■ **EXERCISE DIRECTIONS**
Read through the data, and wherever a line holds the word "asynchronous", write that line out.

Dataset excerpts:
········

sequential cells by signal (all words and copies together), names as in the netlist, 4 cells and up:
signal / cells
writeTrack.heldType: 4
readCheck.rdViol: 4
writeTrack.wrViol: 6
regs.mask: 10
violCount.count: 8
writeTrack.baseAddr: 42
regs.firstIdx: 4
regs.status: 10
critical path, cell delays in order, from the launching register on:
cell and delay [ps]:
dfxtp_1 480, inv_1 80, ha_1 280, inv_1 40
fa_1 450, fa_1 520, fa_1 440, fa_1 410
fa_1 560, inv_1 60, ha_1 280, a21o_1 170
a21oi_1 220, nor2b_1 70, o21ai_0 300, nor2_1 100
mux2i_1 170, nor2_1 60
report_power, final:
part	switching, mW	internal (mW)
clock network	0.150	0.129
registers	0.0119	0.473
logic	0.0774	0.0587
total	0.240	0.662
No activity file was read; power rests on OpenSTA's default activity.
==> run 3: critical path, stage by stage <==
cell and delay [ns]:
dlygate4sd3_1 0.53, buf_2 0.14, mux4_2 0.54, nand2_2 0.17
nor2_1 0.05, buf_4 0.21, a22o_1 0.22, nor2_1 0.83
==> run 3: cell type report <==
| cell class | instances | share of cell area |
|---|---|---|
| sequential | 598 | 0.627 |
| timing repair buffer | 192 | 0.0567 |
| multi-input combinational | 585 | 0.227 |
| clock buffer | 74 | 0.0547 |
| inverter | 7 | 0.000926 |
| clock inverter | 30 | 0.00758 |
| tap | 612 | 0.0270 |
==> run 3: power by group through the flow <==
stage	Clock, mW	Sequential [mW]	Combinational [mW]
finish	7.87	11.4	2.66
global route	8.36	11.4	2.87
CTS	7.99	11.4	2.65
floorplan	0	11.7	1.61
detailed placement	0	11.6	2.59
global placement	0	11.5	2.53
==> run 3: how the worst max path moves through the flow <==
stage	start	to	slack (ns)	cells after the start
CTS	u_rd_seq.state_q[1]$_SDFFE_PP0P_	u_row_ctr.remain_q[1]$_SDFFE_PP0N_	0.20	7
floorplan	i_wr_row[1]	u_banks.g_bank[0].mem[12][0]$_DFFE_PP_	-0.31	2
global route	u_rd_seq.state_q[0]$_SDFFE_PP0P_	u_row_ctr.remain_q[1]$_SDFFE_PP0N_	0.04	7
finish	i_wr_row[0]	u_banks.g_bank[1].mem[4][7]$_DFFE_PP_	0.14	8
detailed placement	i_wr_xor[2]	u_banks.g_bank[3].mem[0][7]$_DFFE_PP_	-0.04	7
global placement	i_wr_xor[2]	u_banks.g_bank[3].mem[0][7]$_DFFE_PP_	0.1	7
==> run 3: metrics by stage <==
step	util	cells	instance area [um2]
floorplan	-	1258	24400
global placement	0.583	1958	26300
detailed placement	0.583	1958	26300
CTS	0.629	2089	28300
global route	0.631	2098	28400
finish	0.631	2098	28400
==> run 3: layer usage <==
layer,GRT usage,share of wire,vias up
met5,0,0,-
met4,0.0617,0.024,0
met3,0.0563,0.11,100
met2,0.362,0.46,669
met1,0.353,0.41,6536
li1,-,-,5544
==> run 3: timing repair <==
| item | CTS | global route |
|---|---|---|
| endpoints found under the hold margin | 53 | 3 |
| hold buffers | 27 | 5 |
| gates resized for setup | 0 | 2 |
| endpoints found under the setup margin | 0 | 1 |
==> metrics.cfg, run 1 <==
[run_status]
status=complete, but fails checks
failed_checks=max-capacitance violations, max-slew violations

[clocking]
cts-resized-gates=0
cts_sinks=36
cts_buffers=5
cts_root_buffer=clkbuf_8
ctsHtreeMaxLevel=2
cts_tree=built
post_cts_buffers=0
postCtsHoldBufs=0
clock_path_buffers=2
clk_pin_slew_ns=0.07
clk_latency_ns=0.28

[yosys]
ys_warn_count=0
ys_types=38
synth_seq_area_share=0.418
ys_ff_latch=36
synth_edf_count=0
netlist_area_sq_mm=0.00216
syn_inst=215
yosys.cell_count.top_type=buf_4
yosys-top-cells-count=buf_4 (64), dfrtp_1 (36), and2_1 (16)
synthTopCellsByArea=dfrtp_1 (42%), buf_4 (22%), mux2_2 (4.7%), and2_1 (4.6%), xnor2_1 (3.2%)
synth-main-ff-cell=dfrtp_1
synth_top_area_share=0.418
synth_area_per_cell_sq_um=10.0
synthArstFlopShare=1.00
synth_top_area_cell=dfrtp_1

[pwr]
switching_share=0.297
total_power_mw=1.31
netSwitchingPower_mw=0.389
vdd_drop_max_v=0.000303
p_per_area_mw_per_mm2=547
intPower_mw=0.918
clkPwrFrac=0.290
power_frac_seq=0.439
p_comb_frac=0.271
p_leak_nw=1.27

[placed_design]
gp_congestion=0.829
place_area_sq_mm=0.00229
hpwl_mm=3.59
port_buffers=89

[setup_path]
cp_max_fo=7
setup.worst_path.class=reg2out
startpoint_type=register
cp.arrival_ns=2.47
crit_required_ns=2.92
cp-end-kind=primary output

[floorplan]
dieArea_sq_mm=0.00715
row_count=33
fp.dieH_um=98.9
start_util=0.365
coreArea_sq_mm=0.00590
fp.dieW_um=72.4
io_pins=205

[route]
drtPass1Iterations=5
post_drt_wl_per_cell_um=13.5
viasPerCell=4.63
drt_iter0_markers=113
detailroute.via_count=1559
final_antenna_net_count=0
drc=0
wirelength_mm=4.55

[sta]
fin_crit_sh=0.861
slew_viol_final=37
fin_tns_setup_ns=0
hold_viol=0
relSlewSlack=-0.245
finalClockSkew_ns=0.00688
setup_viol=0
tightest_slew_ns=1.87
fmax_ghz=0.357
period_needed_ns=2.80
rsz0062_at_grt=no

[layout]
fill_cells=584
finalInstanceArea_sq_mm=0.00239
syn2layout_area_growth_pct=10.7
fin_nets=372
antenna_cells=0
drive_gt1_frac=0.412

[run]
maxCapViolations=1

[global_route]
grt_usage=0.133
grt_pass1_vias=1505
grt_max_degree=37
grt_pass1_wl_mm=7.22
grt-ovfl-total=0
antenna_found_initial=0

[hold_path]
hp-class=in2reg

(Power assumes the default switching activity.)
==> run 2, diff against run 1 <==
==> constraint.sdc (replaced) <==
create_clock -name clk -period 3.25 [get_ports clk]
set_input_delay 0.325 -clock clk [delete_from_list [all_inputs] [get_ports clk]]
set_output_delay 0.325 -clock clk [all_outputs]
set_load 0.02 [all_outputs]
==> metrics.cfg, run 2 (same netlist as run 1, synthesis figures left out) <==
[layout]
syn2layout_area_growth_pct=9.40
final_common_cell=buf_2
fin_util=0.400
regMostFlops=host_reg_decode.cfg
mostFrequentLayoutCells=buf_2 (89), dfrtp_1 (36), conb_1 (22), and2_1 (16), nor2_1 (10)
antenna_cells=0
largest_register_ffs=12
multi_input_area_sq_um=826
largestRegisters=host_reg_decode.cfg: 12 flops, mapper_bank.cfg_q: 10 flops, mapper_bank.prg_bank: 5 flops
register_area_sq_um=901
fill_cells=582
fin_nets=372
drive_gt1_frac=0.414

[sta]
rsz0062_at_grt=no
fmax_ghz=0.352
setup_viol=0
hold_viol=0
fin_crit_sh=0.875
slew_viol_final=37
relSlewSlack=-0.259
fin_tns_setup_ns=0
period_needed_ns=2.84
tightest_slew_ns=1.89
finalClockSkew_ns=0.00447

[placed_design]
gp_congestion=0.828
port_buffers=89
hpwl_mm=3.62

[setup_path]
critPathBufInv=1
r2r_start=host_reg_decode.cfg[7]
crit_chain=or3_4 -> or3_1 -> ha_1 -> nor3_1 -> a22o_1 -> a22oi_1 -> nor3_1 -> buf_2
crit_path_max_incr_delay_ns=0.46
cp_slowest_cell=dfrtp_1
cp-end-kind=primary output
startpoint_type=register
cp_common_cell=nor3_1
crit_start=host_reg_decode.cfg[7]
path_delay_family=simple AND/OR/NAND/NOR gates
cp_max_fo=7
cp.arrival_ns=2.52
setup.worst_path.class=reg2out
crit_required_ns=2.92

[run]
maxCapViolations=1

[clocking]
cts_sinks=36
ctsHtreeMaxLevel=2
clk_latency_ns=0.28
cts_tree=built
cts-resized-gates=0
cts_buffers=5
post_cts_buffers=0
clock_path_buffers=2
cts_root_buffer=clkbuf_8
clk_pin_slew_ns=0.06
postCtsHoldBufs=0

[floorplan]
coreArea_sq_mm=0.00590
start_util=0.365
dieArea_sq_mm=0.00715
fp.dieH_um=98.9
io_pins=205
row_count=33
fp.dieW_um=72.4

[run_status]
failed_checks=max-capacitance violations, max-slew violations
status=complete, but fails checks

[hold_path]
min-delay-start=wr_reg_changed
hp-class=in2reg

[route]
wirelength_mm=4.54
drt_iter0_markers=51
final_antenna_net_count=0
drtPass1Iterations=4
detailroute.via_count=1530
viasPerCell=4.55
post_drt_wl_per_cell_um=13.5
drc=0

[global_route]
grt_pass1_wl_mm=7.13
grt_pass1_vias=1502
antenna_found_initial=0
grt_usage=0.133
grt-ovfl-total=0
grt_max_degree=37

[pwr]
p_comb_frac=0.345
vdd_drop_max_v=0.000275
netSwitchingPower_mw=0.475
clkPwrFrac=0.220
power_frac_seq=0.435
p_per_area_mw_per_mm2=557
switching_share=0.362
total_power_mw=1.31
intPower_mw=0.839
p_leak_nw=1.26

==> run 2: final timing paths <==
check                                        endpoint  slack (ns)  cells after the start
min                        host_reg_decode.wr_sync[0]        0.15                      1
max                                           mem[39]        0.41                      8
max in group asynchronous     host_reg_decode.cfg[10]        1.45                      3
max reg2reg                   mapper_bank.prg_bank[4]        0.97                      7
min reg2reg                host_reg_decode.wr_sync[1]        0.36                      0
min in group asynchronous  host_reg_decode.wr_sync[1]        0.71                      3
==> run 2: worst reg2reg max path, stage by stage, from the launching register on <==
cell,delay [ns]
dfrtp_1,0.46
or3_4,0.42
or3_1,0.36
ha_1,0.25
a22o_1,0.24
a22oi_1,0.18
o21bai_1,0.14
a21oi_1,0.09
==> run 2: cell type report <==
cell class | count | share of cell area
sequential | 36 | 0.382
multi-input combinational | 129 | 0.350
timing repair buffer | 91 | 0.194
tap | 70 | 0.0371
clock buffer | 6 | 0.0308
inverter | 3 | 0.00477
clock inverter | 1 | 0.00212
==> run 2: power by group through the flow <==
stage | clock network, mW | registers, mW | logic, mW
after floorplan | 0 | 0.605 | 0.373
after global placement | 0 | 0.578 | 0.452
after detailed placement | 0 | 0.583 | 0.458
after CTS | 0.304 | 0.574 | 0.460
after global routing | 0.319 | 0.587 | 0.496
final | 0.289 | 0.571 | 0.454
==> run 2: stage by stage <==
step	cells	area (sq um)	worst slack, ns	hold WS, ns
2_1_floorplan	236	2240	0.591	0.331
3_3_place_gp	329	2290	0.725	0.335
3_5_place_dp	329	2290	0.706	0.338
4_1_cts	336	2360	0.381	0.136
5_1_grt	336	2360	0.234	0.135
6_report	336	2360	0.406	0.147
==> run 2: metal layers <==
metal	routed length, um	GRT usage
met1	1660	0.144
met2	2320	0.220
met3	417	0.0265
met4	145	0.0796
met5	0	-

········

■ **REPLY TO THE EXERCISE**
max in group asynchronous     host_reg_decode.cfg[10]        1.45                      3
min in group asynchronous  host_reg_decode.wr_sync[1]        0.71                      3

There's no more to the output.